Segment Start: Task data

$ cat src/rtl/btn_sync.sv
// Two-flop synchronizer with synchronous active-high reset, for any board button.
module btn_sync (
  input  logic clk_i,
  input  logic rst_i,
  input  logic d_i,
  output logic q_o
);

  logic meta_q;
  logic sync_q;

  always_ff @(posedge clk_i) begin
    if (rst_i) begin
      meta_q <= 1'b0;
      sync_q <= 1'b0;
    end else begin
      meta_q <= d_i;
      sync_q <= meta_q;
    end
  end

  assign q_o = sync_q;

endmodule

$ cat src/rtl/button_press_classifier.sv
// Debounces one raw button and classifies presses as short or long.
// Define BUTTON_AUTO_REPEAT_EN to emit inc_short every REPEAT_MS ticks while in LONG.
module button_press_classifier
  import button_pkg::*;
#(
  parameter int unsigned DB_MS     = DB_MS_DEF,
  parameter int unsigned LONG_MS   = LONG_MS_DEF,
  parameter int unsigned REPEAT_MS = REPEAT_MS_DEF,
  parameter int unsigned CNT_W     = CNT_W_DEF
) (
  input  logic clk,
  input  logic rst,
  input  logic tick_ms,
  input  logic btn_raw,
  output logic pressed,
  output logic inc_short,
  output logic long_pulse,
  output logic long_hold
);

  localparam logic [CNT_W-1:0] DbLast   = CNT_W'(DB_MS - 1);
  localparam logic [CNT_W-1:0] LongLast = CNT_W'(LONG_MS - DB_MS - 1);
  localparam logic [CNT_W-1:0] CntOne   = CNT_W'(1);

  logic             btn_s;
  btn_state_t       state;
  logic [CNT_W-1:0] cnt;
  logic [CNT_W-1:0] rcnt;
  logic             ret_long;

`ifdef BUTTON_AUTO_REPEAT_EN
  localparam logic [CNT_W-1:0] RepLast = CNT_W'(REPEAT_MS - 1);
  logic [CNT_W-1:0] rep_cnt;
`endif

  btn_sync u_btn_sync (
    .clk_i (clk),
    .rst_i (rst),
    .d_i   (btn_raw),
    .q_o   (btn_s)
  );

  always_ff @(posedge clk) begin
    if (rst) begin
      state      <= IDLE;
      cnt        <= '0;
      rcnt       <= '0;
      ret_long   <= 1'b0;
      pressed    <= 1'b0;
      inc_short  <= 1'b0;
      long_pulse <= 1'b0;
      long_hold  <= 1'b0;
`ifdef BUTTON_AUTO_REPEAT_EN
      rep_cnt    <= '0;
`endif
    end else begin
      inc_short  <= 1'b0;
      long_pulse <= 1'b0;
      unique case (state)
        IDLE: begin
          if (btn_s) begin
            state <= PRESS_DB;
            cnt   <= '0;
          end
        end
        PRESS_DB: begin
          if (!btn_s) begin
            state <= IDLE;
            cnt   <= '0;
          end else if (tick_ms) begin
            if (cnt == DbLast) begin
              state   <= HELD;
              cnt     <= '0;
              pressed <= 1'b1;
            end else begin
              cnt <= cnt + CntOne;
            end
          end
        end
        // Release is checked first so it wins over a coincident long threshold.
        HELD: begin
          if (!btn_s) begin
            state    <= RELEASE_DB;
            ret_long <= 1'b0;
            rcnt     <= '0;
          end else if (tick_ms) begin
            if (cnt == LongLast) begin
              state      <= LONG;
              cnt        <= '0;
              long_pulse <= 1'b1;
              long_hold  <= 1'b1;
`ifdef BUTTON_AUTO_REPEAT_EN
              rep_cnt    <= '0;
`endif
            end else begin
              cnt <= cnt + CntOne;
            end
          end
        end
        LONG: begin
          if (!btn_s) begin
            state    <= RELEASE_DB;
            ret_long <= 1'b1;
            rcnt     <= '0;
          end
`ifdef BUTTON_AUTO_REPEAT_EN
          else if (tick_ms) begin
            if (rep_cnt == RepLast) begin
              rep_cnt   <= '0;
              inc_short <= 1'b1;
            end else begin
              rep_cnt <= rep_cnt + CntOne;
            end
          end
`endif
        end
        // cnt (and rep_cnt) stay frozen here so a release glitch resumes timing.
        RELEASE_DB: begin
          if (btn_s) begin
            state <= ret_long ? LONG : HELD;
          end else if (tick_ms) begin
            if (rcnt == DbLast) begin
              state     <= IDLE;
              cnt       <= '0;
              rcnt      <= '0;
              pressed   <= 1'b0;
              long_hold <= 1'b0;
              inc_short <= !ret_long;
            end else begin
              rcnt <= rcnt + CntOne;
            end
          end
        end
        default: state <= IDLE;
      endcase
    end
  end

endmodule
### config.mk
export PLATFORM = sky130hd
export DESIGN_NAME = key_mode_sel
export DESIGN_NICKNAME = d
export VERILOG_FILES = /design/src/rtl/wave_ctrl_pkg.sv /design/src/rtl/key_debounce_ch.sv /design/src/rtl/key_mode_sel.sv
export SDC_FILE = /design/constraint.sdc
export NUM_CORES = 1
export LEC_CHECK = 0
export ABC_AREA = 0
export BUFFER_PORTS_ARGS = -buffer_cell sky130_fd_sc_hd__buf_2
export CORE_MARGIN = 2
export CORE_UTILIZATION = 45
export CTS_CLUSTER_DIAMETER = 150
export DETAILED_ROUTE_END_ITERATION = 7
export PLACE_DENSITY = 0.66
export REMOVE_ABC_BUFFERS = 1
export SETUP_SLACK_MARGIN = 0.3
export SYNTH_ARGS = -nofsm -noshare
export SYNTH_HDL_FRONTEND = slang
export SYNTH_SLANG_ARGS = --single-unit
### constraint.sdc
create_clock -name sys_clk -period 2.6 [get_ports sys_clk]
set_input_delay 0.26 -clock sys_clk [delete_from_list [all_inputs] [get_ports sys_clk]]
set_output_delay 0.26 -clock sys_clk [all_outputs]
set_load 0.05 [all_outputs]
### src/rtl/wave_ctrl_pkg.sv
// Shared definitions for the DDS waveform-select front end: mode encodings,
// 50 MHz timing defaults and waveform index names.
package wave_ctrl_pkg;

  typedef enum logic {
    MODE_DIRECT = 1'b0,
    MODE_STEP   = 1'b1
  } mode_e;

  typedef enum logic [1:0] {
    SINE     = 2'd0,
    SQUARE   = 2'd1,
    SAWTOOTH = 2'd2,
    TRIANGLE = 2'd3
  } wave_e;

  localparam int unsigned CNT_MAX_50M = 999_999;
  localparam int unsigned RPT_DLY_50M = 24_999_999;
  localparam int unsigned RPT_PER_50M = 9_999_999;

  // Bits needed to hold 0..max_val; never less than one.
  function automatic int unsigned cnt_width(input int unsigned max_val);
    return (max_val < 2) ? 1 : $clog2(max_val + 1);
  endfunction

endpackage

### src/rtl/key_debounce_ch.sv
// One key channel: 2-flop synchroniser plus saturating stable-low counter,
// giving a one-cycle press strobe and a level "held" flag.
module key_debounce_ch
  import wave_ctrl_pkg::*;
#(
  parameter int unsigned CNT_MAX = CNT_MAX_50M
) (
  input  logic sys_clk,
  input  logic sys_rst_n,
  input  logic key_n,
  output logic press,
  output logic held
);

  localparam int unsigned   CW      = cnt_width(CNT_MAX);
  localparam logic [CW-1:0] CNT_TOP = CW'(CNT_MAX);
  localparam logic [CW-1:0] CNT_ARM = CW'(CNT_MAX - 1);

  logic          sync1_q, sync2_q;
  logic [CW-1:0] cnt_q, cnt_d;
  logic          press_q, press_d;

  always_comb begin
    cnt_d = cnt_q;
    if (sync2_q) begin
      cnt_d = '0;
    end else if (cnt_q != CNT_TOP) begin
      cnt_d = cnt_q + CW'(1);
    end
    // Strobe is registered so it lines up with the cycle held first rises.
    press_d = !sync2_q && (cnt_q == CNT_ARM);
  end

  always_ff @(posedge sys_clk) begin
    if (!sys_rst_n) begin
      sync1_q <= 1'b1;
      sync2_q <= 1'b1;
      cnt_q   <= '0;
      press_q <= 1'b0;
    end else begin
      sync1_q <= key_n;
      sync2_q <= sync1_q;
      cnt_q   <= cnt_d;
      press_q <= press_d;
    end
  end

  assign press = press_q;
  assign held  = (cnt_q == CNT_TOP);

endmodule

Segment End: Task data

> _About this task_
List the lines of the records where "enum" occurs.

> _Output of the task_
  typedef enum logic {
  typedef enum logic [1:0] {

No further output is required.